Find the line holding "global placement | 1180 | 26.3 |" in the entries below. Give it again exactly, along with every line after it up to and including the line holding "worst max-delay path,ret_q[1],-0.12,dma_dat_o[10]".

## Records provided
=== Section Start ===

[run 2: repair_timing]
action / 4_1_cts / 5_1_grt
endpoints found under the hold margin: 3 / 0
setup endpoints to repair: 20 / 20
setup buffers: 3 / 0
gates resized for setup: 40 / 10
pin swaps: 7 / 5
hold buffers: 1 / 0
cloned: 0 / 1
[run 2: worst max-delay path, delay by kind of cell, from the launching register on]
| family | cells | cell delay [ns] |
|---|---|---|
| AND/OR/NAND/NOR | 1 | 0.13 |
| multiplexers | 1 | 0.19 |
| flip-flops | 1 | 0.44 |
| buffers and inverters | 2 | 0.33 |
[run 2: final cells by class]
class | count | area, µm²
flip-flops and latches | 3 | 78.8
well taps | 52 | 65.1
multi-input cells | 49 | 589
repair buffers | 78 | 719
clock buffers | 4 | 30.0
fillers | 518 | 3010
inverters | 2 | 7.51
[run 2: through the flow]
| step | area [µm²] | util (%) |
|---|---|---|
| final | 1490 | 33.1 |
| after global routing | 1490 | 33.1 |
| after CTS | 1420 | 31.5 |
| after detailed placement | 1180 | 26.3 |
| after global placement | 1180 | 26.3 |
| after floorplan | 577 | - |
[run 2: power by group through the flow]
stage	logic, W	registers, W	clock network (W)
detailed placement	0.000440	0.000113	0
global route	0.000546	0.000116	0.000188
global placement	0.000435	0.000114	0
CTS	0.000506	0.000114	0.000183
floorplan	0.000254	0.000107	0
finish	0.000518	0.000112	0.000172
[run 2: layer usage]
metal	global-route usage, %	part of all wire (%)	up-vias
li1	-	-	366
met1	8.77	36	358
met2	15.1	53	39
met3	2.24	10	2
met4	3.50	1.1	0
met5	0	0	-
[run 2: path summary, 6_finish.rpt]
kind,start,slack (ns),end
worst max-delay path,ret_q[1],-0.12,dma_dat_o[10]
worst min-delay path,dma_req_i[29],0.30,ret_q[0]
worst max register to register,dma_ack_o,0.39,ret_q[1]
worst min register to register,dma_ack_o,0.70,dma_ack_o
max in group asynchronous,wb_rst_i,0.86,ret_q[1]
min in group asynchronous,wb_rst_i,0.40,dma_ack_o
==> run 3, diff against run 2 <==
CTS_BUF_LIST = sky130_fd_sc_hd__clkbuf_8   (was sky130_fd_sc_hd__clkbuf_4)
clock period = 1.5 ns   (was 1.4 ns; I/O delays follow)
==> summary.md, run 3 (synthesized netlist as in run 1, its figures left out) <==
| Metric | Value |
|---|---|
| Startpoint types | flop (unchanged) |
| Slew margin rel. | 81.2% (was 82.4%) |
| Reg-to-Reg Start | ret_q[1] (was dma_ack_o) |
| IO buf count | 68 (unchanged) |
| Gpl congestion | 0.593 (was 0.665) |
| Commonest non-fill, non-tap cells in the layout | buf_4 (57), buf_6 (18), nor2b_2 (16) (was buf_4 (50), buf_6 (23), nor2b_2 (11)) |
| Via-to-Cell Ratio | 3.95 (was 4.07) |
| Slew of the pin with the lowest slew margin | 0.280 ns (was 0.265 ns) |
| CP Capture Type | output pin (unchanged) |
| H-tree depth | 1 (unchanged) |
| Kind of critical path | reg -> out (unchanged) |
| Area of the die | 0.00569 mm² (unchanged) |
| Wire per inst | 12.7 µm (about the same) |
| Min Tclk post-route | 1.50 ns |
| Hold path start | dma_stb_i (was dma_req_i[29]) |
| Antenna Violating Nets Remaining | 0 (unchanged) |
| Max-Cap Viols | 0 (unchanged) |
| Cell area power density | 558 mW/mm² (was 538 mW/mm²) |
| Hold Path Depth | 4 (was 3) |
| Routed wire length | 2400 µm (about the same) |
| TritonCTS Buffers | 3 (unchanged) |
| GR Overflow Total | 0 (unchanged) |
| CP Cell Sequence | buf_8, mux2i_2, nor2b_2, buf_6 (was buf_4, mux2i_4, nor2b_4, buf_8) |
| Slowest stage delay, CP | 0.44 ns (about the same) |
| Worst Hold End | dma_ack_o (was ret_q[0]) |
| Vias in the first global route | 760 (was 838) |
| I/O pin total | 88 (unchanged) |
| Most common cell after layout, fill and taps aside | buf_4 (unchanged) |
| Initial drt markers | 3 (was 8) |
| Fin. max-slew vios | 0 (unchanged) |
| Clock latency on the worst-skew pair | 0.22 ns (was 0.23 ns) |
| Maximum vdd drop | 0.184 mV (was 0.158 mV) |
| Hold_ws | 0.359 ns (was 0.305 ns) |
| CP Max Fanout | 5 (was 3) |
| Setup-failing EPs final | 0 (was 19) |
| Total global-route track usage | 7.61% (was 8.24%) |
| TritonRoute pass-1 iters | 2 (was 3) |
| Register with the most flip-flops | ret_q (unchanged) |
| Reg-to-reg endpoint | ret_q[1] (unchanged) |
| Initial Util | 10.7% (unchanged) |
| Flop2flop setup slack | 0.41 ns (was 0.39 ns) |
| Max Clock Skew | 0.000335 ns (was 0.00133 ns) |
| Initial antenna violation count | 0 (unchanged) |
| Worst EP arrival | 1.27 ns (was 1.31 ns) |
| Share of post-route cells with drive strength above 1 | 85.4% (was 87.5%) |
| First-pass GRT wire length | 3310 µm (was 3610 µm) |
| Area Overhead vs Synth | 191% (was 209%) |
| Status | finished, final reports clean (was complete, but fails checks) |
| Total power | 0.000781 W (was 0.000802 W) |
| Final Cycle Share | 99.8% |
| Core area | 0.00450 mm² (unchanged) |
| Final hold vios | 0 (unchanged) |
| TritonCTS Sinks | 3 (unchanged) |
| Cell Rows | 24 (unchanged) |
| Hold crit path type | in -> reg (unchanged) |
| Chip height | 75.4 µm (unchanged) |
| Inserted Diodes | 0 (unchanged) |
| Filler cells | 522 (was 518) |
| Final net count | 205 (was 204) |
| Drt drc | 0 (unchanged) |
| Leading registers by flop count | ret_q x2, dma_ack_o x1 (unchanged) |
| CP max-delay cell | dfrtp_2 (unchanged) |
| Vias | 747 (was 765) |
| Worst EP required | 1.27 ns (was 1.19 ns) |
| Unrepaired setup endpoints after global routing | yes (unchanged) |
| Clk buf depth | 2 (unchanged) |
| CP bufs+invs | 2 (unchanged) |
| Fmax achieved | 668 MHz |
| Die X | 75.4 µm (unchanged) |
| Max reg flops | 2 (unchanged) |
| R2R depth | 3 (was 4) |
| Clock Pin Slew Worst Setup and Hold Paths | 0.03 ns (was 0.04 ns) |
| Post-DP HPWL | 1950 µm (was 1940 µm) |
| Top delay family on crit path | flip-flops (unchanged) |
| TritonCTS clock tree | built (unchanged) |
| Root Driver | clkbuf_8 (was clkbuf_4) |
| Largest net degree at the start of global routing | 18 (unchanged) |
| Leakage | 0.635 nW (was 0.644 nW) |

=== Section End ===

## Answer for this exercise
| after global placement | 1180 | 26.3 |
| after floorplan | 577 | - |
[run 2: power by group through the flow]
stage	logic, W	registers, W	clock network (W)
detailed placement	0.000440	0.000113	0
global route	0.000546	0.000116	0.000188
global placement	0.000435	0.000114	0
CTS	0.000506	0.000114	0.000183
floorplan	0.000254	0.000107	0
finish	0.000518	0.000112	0.000172
[run 2: layer usage]
metal	global-route usage, %	part of all wire (%)	up-vias
li1	-	-	366
met1	8.77	36	358
met2	15.1	53	39
met3	2.24	10	2
met4	3.50	1.1	0
met5	0	0	-
[run 2: path summary, 6_finish.rpt]
kind,start,slack (ns),end
worst max-delay path,ret_q[1],-0.12,dma_dat_o[10]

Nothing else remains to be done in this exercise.